*** Opening SOURCE MATERIAL ***

This design comes from an exercise in tuning for small area, a short achievable clock period and few clock cycles per item on the open sky130 flow, not from production work.
RTL that was checked went through simulation tests only; none was proved equivalent to the original.

## run a
## yrc_pix2x2
module yrc_pix2x2 (
    input  wire        clk,
    input  wire        rst,         
    input  wire        in_valid,
    output wire        in_ready,
    input  wire [31:0] in_y,        
    input  wire [7:0]  in_v,
    input  wire [7:0]  in_u,
    output reg         out_valid,
    input  wire        out_ready,
    output reg  [95:0] out_rgb,     
    output reg  [31:0] out_gray     
);
==> module yrc_pix2x2, before the edit <==
module yrc_pix2x2 (
    input  wire        clk,
    input  wire        rst,         
    input  wire        in_valid,
    output wire        in_ready,
    input  wire [31:0] in_y,        
    input  wire [7:0]  in_v,
    input  wire [7:0]  in_u,
    output reg         out_valid,
    input  wire        out_ready,
    output reg  [95:0] out_rgb,     
    output reg  [31:0] out_gray     
);
    wire adv = !out_valid || out_ready;
    reg  [1:0]  cnt;                
    reg         full;               
    reg  [47:0] f0, f1;             
    reg         s1_valid, s2_valid;
    reg  [97:0] s1;                 
    reg  [127:0] s2;                
    assign in_ready = !full;
    wire push = in_valid && !full;
    wire pop  = adv && (cnt != 2'd0);
    wire [31:0] yl_in;
    genvar k;
    generate
        for (k = 0; k < 4; k = k + 1) begin : yin
            assign yl_in[8*k +: 8] = (in_y[8*k+4 +: 4] == 4'd0) ? 8'd0
                                   : {in_y[8*k+4 +: 4] - 4'd1, in_y[8*k +: 4]};
        end
    endgenerate
    wire [47:0] blk_in = {in_u, in_v, yl_in};
    always @(posedge clk) begin
        if (rst) begin
            cnt       <= 2'd0;
            full      <= 1'b0;
            s1_valid  <= 1'b0;
            s2_valid  <= 1'b0;
            out_valid <= 1'b0;
        end else begin
            cnt  <= cnt + {1'b0, push} - {1'b0, pop};
            full <= (cnt + {1'b0, push} - {1'b0, pop}) == 2'd2;
            if (adv) begin
                s1_valid  <= cnt != 2'd0;
                s2_valid  <= s1_valid;
                out_valid <= s2_valid;
            end
        end
    end
    always @(posedge clk) begin
        if (cnt == 2'd0 || pop) f0 <= full ? f1 : blk_in;
        if (!full)              f1 <= blk_in;
    end
    wire [7:0]  h_v = f0[39:32];
    wire [7:0]  h_u = f0[47:40];
    wire [17:0] cr;
    wire [28:0] cg;
    wire [18:0] cb;
    yrc_chroma u_chroma (.v(h_v), .u(h_u), .nv(~h_v), .nu(~h_u), .cr(cr), .cg(cg), .cb(cb));
    wire [17:0] s1_cr = s1[49:32];
    wire [28:0] s1_cg = s1[78:50];
    wire [18:0] s1_cb = s1[97:79];
    wire [127:0] sums;
    wire [95:0]  rgb;
    wire [31:0]  gray;
    generate
        for (k = 0; k < 4; k = k + 1) begin : px
            yrc_yuv_px u_yuv (
                .yl(s1[8*k +: 8]), .cr(s1_cr), .cg(s1_cg), .cb(s1_cb),
                .rs(sums[32*k +: 11]), .gs(sums[32*k+11 +: 10]), .bs(sums[32*k+21 +: 11])
            );
            yrc_gray_px u_gray (
                .rs(s2[32*k +: 11]), .gs(s2[32*k+11 +: 10]), .bs(s2[32*k+21 +: 11]),
                .r(rgb[24*k +: 8]), .g(rgb[24*k+8 +: 8]), .b(rgb[24*k+16 +: 8]),
                .gray(gray[8*k +: 8])
            );
        end
    endgenerate
    always @(posedge clk) begin
        if (adv) begin
            s1       <= {cb, cg, cr, f0[31:0]};
            s2       <= sums;
            out_rgb  <= rgb;
            out_gray <= gray;
        end
    end
endmodule
Settings: LEC_CHECK=0, CAP_MARGIN=20, CORE_MARGIN=2, CORE_UTILIZATION=40, SLEW_MARGIN=20; clock period 22.0 ns.
standard.sh (not shown) runs the stock make flow with config.mk's settings and CLKGATE_MAP_FILE= SYNTH_SCRIPT=/design/flow/synth_recipe.tcl, a recipe that flattens the netlist after the stock synthesis.
==> flow/flow/run.sh <==
#!/bin/bash
# Standard layout with three changes:
#  - between synthesis and floorplan, flow/invpush.py removes inverters around
#    full-adder cells in the synthesized netlist (a full adder is self-dual),
#    keeping every register as synthesized;
#  - the port buffers that global placement inserts are buf_2 cells;
#  - timing repair aims at 16.5 ns of setup slack (the clock stays 22 ns), so
#    that it sizes the critical paths for a shorter achieved period.
set -euo pipefail
R=orfs/results/${FLOW_PLATFORM}/yrc_pix2x2/base
bash standard.sh synth > synth.log 2>&1
cp $R/1_2_yosys.v $R/1_2_yosys_std.v
python3 flow/invpush.py $R/1_2_yosys_std.v $R/1_2_yosys.v > invpush.log 2>&1
# rebuild the synthesis database from the edited netlist, then lay it out
rm -f $R/1_synth.odb $R/1_synth.sdc
bash standard.sh finish "BUFFER_PORTS_ARGS=-buffer_cell sky130_fd_sc_hd__buf_2" SETUP_SLACK_MARGIN=16.5 > layout.log 2>&1
Other scripts of this flow, unchanged in this note and not shown: flow/flow/invpush.py
Testbench counts of run a, summed over its fixed seeds: cycles 8,016, items 8,000.
Source: an optimization exercise on an open RTL-to-GDS flow (aim: small area, a short achievable clock period and few clock cycles). Production flows keep margins and buffers that such runs may drop. No functional check of the RTL was part of any run shown here. Power figures rest on the tool's default switching activity, not on a simulated workload.

$ cat design/flow/design.v
module mbf_wtx (
    input  wire        clk,
    input  wire        rst,
    input  wire        tx_start,
    input  wire [15:0] tx_cmd,
    input  wire [15:0] tx_len,
    input  wire        tx_flip,
    input  wire        tx_ack,
    output reg         tx_busy,
    output reg         tx_done,
    output reg         tx_oversize,
    input  wire        tx_in_valid,
    input  wire [31:0] tx_in_data,
    output wire        tx_in_ready,
    output reg         pkt_valid,
    output reg  [31:0] pkt_data,
    output reg         pkt_last,
    input  wire        pkt_ready
);
    reg        idle;       
    reg        c_act;      
    reg        c_fin;      
    reg        c_flip;
    reg        c_ack;
    reg [3:0]  c_lidx;     
    reg [5:0]  r6;         
    reg [3:0]  pidx;
    reg [3:0]  wpos;
    reg [15:0] carry;
    reg        sk_e;       
    reg        sk_f;       
    reg        pv_n;       
    reg [31:0] sk_d;
    assign tx_in_ready = sk_e;
    wire       in_fire = tx_in_valid & ~sk_f;
    wire [31:0] s_word = sk_f ? sk_d : tx_in_data;
    wire       s_avail = sk_f | tx_in_valid;
    wire       w0    = (wpos == 4'd0);
    wire       even  = ~pidx[0];
    reg        lastp;      
    reg  [3:0] mb;         
    reg        need_s;     
    function automatic [4:0] pos_flags(input p_odd, input [3:0] w, input [3:0] wm1,
                                       input lp, input [5:0] lplen);
        reg       w_lt, w_eq, w_eq1;
        reg [3:0] m;
        begin
            w_lt  = (w < lplen[5:2]);
            w_eq  = (w == lplen[5:2]);
            w_eq1 = (wm1 == lplen[5:2]) & (w != 4'd0);
            m[0] = ~lp | w_lt | w_eq | (w_eq1 & (lplen[1:0] == 2'd3));
            m[1] = ~lp | w_lt | w_eq;
            m[2] = ~lp | w_lt | (w_eq & (lplen[1:0] != 2'd0));
            m[3] = ~lp | w_lt | (w_eq & lplen[1]);
            pos_flags = {p_odd ? ((w != 4'd0) & m[0]) : m[2], m};
        end
    endfunction
    wire [3:0] wpos_n  = wpos + 4'd1;
    wire [3:0] pidx_n  = pidx + 4'd1;
    wire       pend    = (wpos == 4'd15);
    wire       lastp_n = pend ? (pidx_n == c_lidx) : lastp;
    wire [5:0] r6_n    = pend ? r6 + 6'd2 : r6;           
    wire [4:0] fl_step = pos_flags(pend ? pidx_n[0] : pidx[0], wpos_n, wpos, lastp_n, r6_n);
    wire       out_free = pv_n | pkt_ready;
    wire       step     = c_act & out_free & (~need_s | s_avail);
    wire       consume  = step & need_s;
    wire       fin_xfer = c_fin & ~pv_n & pkt_ready;
    wire [15:0] hdr = {pidx, c_lidx, c_flip, c_ack, lastp ? r6 : 6'd62};
    reg  [31:0] word;
    always @(*) begin
        case ({w0, even})
            2'b11:   word = {s_word[15:0], hdr};
            2'b10:   word = {carry, hdr};
            2'b01:   word = {s_word[15:0], carry};
            default: word = s_word;
        endcase
    end
    wire [31:0] word_m = word & {{8{mb[3]}}, {8{mb[2]}}, {8{mb[1]}}, {8{mb[0]}}};
    wire [9:0] len    = tx_len[9:0];
    wire       ovs_in = (tx_len[15:10] != 6'd0) || (len[9:5] == 5'd31) ||
                        ((len[9:5] == 5'd30) && (len[4:2] == 3'd7) && (len[1:0] != 2'd0));
    wire [15:1] th;
    assign th[1]  = (len >= 10'd59);
    assign th[2]  = (len >= 10'd121);
    assign th[3]  = (len >= 10'd183);
    assign th[4]  = (len >= 10'd245);
    assign th[5]  = (len >= 10'd307);
    assign th[6]  = (len >= 10'd369);
    assign th[7]  = (len >= 10'd431);
    assign th[8]  = (len >= 10'd493);
    assign th[9]  = (len >= 10'd555);
    assign th[10] = (len >= 10'd617);
    assign th[11] = (len >= 10'd679);
    assign th[12] = (len >= 10'd741);
    assign th[13] = (len >= 10'd803);
    assign th[14] = (len >= 10'd865);
    assign th[15] = (len >= 10'd927);
    wire [3:0] n_m1;
    assign n_m1[3] = th[8];
    assign n_m1[2] = (th[4] & ~th[8]) | th[12];
    assign n_m1[1] = (th[2] & ~th[4]) | (th[6] & ~th[8]) | (th[10] & ~th[12]) | th[14];
    assign n_m1[0] = (th[1] & ~th[2]) | (th[3] & ~th[4]) | (th[5] & ~th[6]) | (th[7] & ~th[8]) |
                     (th[9] & ~th[10]) | (th[11] & ~th[12]) | (th[13] & ~th[14]) | th[15];
    wire [5:0] len4   = len[5:0] + 6'd4;                   
    wire [5:0] plen0  = th[1] ? 6'd62 : len4;
    wire [4:0] fl_acc = th[1] ? 5'b11111
                              : {len != 10'd0, len[9:1] != 9'd0, len != 10'd0, 2'b11};
    wire       acc    = tx_start & idle;
    wire       acc_pk = acc & ~ovs_in;
    always @(posedge clk) begin
        if (!sk_f)
            sk_d <= tx_in_data;
        if (rst) begin
            sk_e <= 1'b1;
            sk_f <= 1'b0;
        end else begin
            sk_e <= sk_f ? consume : ~(in_fire & ~consume);
            sk_f <= sk_f ? ~consume : (in_fire & ~consume);
        end
        if (rst) begin
            tx_busy     <= 1'b0;
            idle        <= 1'b1;
            c_act       <= 1'b0;
            c_fin       <= 1'b0;
            pkt_valid   <= 1'b0;
            pv_n        <= 1'b1;
            tx_done     <= 1'b0;
            tx_oversize <= 1'b0;
        end else begin
            tx_done     <= fin_xfer | (acc & ovs_in);
            tx_oversize <= acc & ovs_in;
            if (acc_pk) begin
                tx_busy <= 1'b1;
                idle    <= 1'b0;
            end else if (fin_xfer) begin
                tx_busy <= 1'b0;
                idle    <= 1'b1;
            end
            if (fin_xfer)
                c_fin <= 1'b0;
            if (acc) begin
                c_act     <= ~ovs_in;
                c_flip    <= tx_flip;
                c_ack     <= tx_ack;
                c_lidx    <= n_m1;
                r6        <= len4;
                lastp     <= ~th[1];
                {need_s, mb} <= fl_acc;
                pidx      <= 4'd0;
                wpos      <= 4'd1;
                carry     <= tx_len;
                pkt_valid <= ~ovs_in;
                pv_n      <= ovs_in;
                pkt_data  <= {tx_cmd, 4'd0, n_m1, tx_flip, tx_ack, plen0};
                pkt_last  <= 1'b0;
            end else if (step) begin
                pkt_valid <= 1'b1;
                pv_n      <= 1'b0;
                pkt_data  <= word_m;
                pkt_last  <= pend;
                wpos      <= wpos_n;
                lastp     <= lastp_n;
                r6        <= r6_n;
                {need_s, mb} <= fl_step;
                if (even && need_s)
                    carry <= s_word[31:16];
                if (pend) begin
                    pidx  <= pidx_n;
                    if (lastp) begin
                        c_act <= 1'b0;
                        c_fin <= 1'b1;
                    end
                end
            end else if (pkt_ready) begin
                pkt_valid <= 1'b0;
                pv_n      <= 1'b1;
            end
        end
    end
endmodule
Context: an optimization exercise on an open-source flow, tuned for small area, a short achievable clock period and few clock cycles. The choices shown serve that exercise and are no tape-out recipe. In this exercise RTL edits were held to simulation tests only and were not proved equivalent to the original. Power figures rest on the tool's default switching activity, not on a simulated workload.

==> 04-15: inputs <==
## dphy_tc
module dphy_tc (
    input  wire        clk,
    input  wire        rst,           
    input  wire        cmd_valid,
    output wire        cmd_ready,
    input  wire [31:0] cmd_data,
    output reg  [31:0] result,
    output reg         mmio_valid,
    output wire [15:0] mmio_addr,
    output wire [31:0] mmio_data,
    output reg         rpt_valid,
    output wire [31:0] rpt_raw,
    output wire [31:0] rpt_rounded
);
clock: 10.0 ns
lec_check: 0
abc_area: 1
cap_margin: 20
core_margin: 2
core_utilization: 40
place_density: 0.6
setup_slack_margin: 5
slew_margin: 20
run.sh (not shown) runs the stock make flow with config.mk's settings and CLKGATE_MAP_FILE= SYNTH_SCRIPT=/design/flow/synth_recipe.tcl, a recipe that flattens the netlist after the stock synthesis.
==> 10-24 (differences from 04-15) <==
--- a/flow/design.v
+++ b/flow/design.v
@@ -3,30 +3,30 @@
     input  wire        rst,           
     input  wire        cmd_valid,
     output wire        cmd_ready,
     input  wire [31:0] cmd_data,
     output reg  [31:0] result,
     output reg         mmio_valid,
     output wire [15:0] mmio_addr,
-    output wire [31:0] mmio_data,
+    output reg  [31:0] mmio_data,
     output reg         rpt_valid,
     output wire [31:0] rpt_raw,
     output wire [31:0] rpt_rounded
 );
     reg        mode_valid;
     reg        mode_big;          
     reg [5:0]  mode_div;
     reg [1:0]  mode_fmt;
     reg        mode_cls;
     reg        mode_l;            
     reg        plan_valid;
     reg        plan_ovr_used;
     reg [5:0]  plan_pclk;
     reg [15:0] plan_raw;
-    reg [16:0] plan_rnd;          
+    reg [16:2] plan_rnd;          
     reg [7:0]  c0, c1, c2, c3, c4, c6, c7, c8;
     reg [8:0]  c5;
     reg        s9_en, s10_en;     
     reg [7:0]  s9_val, s10_val;
     reg [10:0] ovr_en;
     reg [7:0]  ov0, ov1, ov2, ov3, ov4, ov5, ov6, ov7, ov8, ov9, ov10;
     reg [31:0] img0, img1;
@@ -35,15 +35,14 @@
     reg        img_valid;
     reg        img_any;           
     reg [31:0] stg;
     reg [7:0]  status;
     reg        busy;              
     reg        wr_act;            
     reg [1:0]  wr_ph;             
-    reg        wr_stg;            
     reg [13:0] addr_q;
     wire        clamp   = (plan_raw > 16'd3996);
     wire [11:0] raw_eff = plan_raw[11:0] | {12{|plan_raw[15:12]}};
     wire [99:0] pt_0 = raw_eff[0] ? 100'd902965501974299904866554806272 : 100'd0;
     wire [99:0] pt_1 = raw_eff[1] ? 100'd902965501974299904866554806272 : pt_0;
     wire [99:0] pt_2 = raw_eff[2] ? 100'd902965501974299904866554806272 : pt_1;
     wire [99:0] pt_3 = raw_eff[0] ? 100'd488887491956290745121693040640 : 100'd902965501974299904866554806272;
@@ -852,26 +851,16 @@
     wire [6:0] lt_542 = raw_eff[8] ? lt_541 : lt_515;
     wire [6:0] lt_543 = raw_eff[9] ? lt_542 : lt_483;
     wire [6:0] lt_544 = raw_eff[10] ? lt_543 : lt_413;
     wire [6:0] lt_545 = raw_eff[11] ? lt_544 : lt_277;
     wire [6:0] lt = lt_545;
     assign cmd_ready   = !busy && !wr_act;
     assign rpt_raw     = {16'd0, plan_raw};
-    assign rpt_rounded = {15'd0, plan_rnd};
-    reg [31:0] img_sel;
-    always @(*) begin
-        case (wr_ph)
-            2'd0:    img_sel = img0;
-            2'd1:    img_sel = img1;
-            2'd2:    img_sel = {24'd0, img2};
-            default: img_sel = {16'd0, img3};
-        endcase
-    end
-    assign mmio_data = wr_stg ? stg : img_sel;
-    assign mmio_addr = wr_stg ? {addr_q, 2'b00} : {9'd0, 1'b1, 2'b00, wr_ph, 2'b00};
+    assign rpt_rounded = {15'd0, plan_rnd, 2'b00};
+    assign mmio_addr   = {addr_q, 2'b00};
     wire [7:0]  op  = cmd_data[31:24];
     wire [7:0]  sel = cmd_data[23:16];
     wire [15:0] imm = cmd_data[15:0];
     wire sel0   = (sel == 8'd0);
     wire imm0   = (imm == 16'd0);
     wire immh0  = (imm[15:8] == 8'd0);
     wire sel_c  = (sel >= 8'h03) && (sel <= 8'h0D);
@@ -956,20 +945,22 @@
     wire [2:0] r3  = add3(add3(m01, m23), add3(m45, m67));
     wire [1:0] r4  = plan_raw[1:0];
     wire [1:0] n4  = 2'd0 - r4;
     wire [2:0] n3  = {r3[1], r3[2], r3[0]};   
     wire [2:0] n4m3 = {n4 == 2'd2, n4 == 2'd1, (n4 == 2'd0) || (n4 == 2'd3)};
     wire [2:0] j3  = add3(n3, {n4m3[1], n4m3[2], n4m3[0]});
     wire [3:0] pad = {j3[2], j3[1], n4};
-    wire [16:0] rnd_calc = {1'b0, plan_raw} + {13'd0, pad};
+    wire [2:0]  rnd_lo   = {1'b0, plan_raw[3:2]} + {1'b0, pad[3:2]} + {2'd0, |plan_raw[1:0]};
+    wire [12:0] raw_inc  = {1'b0, plan_raw[15:4]} + 13'd1;
+    wire [16:2] rnd_calc = {rnd_lo[2] ? raw_inc : {1'b0, plan_raw[15:4]}, rnd_lo[1:0]};
     wire [8:0]  bp = pt[73:65];
     wire [8:0]  t0 = {1'b0, pt[81:74]};
     wire [8:0]  t1 = pt[90:82];
     wire [8:0]  t2 = pt[99:91];
-    wire [11:0] ddr = clamp ? 12'd3996 : plan_rnd[11:0];
+    wire [11:0] ddr = clamp ? 12'd3996 : {plan_rnd[11:2], 2'b00};
     wire [9:0]  sum9  = c6 + c7 + c8 + 10'd2;
     wire [10:0] sum10 = {c8, 2'b00} + c4 + c5 + 11'd2;
     wire [9:0]  c9    = s9_en  ? {2'd0, s9_val}  : sum9;
     wire [10:0] c10   = s10_en ? {3'd0, s10_val} : sum10;
     wire        ovf   = c5[8] || (c9 > 10'd255) || (c10 > 11'd255);
     reg [31:0] rd_mux;
     always @(*) begin
@@ -1014,14 +1005,22 @@
                          do_write && !img_valid,
                          do_pack && !plan_valid,
                          (do_compute && mode_valid && mode_big) || (do_calc && imm0),
                          do_compute && !mode_valid,
                          accept && !legal,
                          busy && clamp};
     wire [7:0] st_clr = do_clrstat ? imm[7:0] : 8'd0;
+    reg [31:0] img_nxt;
+    always @(*) begin
+        case (wr_ph)
+            2'd1:    img_nxt = img1;
+            2'd2:    img_nxt = {24'd0, img2};
+            default: img_nxt = {16'd0, img3};
+        endcase
+    end
     always @(posedge clk) begin
         if (rst) begin
             mode_valid    <= 1'b0;
             plan_valid    <= 1'b0;
             plan_ovr_used <= 1'b0;
             ovr_en        <= 11'd0;
             img_valid     <= 1'b0;
@@ -1034,15 +1033,15 @@
             mmio_valid    <= 1'b0;
             rpt_valid     <= 1'b0;
         end else begin
             status     <= (status & ~st_clr) | st_set;
             busy       <= start;
             rpt_valid  <= busy && clamp;
             mmio_valid <= write_ok || wrstg_ok || wr_act;
-            wr_act     <= write_ok || (wr_act && (wr_ph != 2'd2));
+            wr_act     <= write_ok || (wr_act && (wr_ph != 2'd3));
             if (do_setmode) mode_valid <= 1'b1;
             if (start) begin
                 plan_valid    <= 1'b1;
                 plan_ovr_used <= |ovr_en;
             end
             if (do_setovr) ovr_en <= ovr_en | slot;
             if (do_clrovr) ovr_en <= (sel == 8'hFF) ? 11'd0 : (ovr_en & ~slot);
@@ -1104,18 +1103,20 @@
         if (pack_ok) begin
             img0 <= {c3, c2, c1, c0};
             img1 <= {c7, c6, c5[7:0], c4};
             img2 <= c8;
             img3 <= {c10[7:0], c9[7:0]};
         end
         if (write_ok) begin
-            wr_stg <= 1'b0;
-            wr_ph  <= 2'd0;
+            wr_ph     <= 2'd1;
+            addr_q    <= 14'h10;
+            mmio_data <= img0;
+        end else if (wrstg_ok) begin
+            addr_q    <= imm[15:2];
+            mmio_data <= stg;
         end else if (wr_act) begin
-            wr_ph  <= wr_ph + 2'd1;
-        end
-        if (wrstg_ok) begin
-            wr_stg <= 1'b1;
-            addr_q <= imm[15:2];
+            wr_ph     <= wr_ph + 2'd1;
+            addr_q    <= {12'd4, wr_ph};
+            mmio_data <= img_nxt;
         end
     end
 endmodule
==> flow/flow/run.sh (new file) <==
#!/bin/bash
# Own layout flow: the standard flow (standard.sh runs the unchanged ORFS scripts from
# synthesis to the final layout), with two make settings added on its command line:
set -euo pipefail
bash standard.sh finish SETUP_SLACK_MARGIN=6.25 \
    "BUFFER_PORTS_ARGS=-buffer_cell sky130_fd_sc_hd__buf_4" > standard_flow.log 2>&1
==> flow/standard.sh (new file) <==
#!/bin/bash
# synth_recipe.tcl (not shown) runs the flow's synth.tcl, then flattens the netlist and writes it again
# the make line also repeats each setting of config.mk as NAME=value (left out here)
make -C /OpenROAD-flow-scripts/flow DESIGN_CONFIG=/design/flow/config.mk WORK_HOME=/design/flow/orfs CLKGATE_MAP_FILE= SYNTH_SCRIPT=/design/flow/synth_recipe.tcl "${@:-finish}"
- SETUP_SLACK_MARGIN: 5 -> default
removed: flow/run.sh
==> metrics.md <==
| Metric | Value |
|---|---|
| Number of gates resized after cts | `9` |
| Crit path max-delay family | `buffers and inverters` |
| Fillers | `6102` |
| Die area | `0.06409 mm^2` |
| Vias/cell | `5.901` |
| Total power | `4.116 mW` |
| Status | `complete, no violations` |
| Xor/xnor share of the synthesized area | `0.007407` |
the above is filed under 04-15
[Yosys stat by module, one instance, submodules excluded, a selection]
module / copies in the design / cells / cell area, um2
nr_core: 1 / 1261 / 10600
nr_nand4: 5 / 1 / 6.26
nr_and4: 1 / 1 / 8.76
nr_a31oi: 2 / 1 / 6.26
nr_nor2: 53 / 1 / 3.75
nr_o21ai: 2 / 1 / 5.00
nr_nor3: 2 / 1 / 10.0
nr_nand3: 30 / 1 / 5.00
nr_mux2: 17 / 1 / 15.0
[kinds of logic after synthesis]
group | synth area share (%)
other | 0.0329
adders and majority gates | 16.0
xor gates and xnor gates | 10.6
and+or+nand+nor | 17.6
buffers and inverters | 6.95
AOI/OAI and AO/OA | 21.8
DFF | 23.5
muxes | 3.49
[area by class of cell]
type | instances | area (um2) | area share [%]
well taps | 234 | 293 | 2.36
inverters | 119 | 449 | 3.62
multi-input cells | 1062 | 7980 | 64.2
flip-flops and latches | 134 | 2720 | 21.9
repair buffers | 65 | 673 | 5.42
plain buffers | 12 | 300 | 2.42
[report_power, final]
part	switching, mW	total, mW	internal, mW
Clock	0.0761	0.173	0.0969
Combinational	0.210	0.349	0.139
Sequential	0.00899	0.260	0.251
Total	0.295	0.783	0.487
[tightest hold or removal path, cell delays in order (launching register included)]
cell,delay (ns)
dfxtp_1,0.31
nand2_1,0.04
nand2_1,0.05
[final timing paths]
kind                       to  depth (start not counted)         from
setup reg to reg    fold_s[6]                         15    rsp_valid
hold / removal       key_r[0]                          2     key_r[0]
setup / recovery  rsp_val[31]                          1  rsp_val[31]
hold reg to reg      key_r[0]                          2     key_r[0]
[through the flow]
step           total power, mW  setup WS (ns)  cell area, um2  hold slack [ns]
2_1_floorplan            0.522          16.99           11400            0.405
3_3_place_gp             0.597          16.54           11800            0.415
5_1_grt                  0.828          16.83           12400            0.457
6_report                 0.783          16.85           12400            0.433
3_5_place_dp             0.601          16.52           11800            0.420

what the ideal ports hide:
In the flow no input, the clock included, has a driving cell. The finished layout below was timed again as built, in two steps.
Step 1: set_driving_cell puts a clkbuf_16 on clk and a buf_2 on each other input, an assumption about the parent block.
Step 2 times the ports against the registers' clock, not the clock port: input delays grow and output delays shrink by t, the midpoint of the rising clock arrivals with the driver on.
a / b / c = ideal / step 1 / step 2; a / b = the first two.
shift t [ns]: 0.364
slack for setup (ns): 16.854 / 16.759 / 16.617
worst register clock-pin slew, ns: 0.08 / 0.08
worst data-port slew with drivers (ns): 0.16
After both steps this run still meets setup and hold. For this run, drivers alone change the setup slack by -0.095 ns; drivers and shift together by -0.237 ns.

*** Closing SOURCE MATERIAL ***

ASSIGNMENT
From the records above, copy only the lines starting with the line that holds "hold reg to" and going on through the line that holds "worst data-port slew with drivers (ns): 0.16", exactly as written.

EXERCISE SOLUTION
hold reg to reg      key_r[0]                          2     key_r[0]
[through the flow]
step           total power, mW  setup WS (ns)  cell area, um2  hold slack [ns]
2_1_floorplan            0.522          16.99           11400            0.405
3_3_place_gp             0.597          16.54           11800            0.415
5_1_grt                  0.828          16.83           12400            0.457
6_report                 0.783          16.85           12400            0.433
3_5_place_dp             0.601          16.52           11800            0.420

what the ideal ports hide:
In the flow no input, the clock included, has a driving cell. The finished layout below was timed again as built, in two steps.
Step 1: set_driving_cell puts a clkbuf_16 on clk and a buf_2 on each other input, an assumption about the parent block.
Step 2 times the ports against the registers' clock, not the clock port: input delays grow and output delays shrink by t, the midpoint of the rising clock arrivals with the driver on.
a / b / c = ideal / step 1 / step 2; a / b = the first two.
shift t [ns]: 0.364
slack for setup (ns): 16.854 / 16.759 / 16.617
worst register clock-pin slew, ns: 0.08 / 0.08
worst data-port slew with drivers (ns): 0.16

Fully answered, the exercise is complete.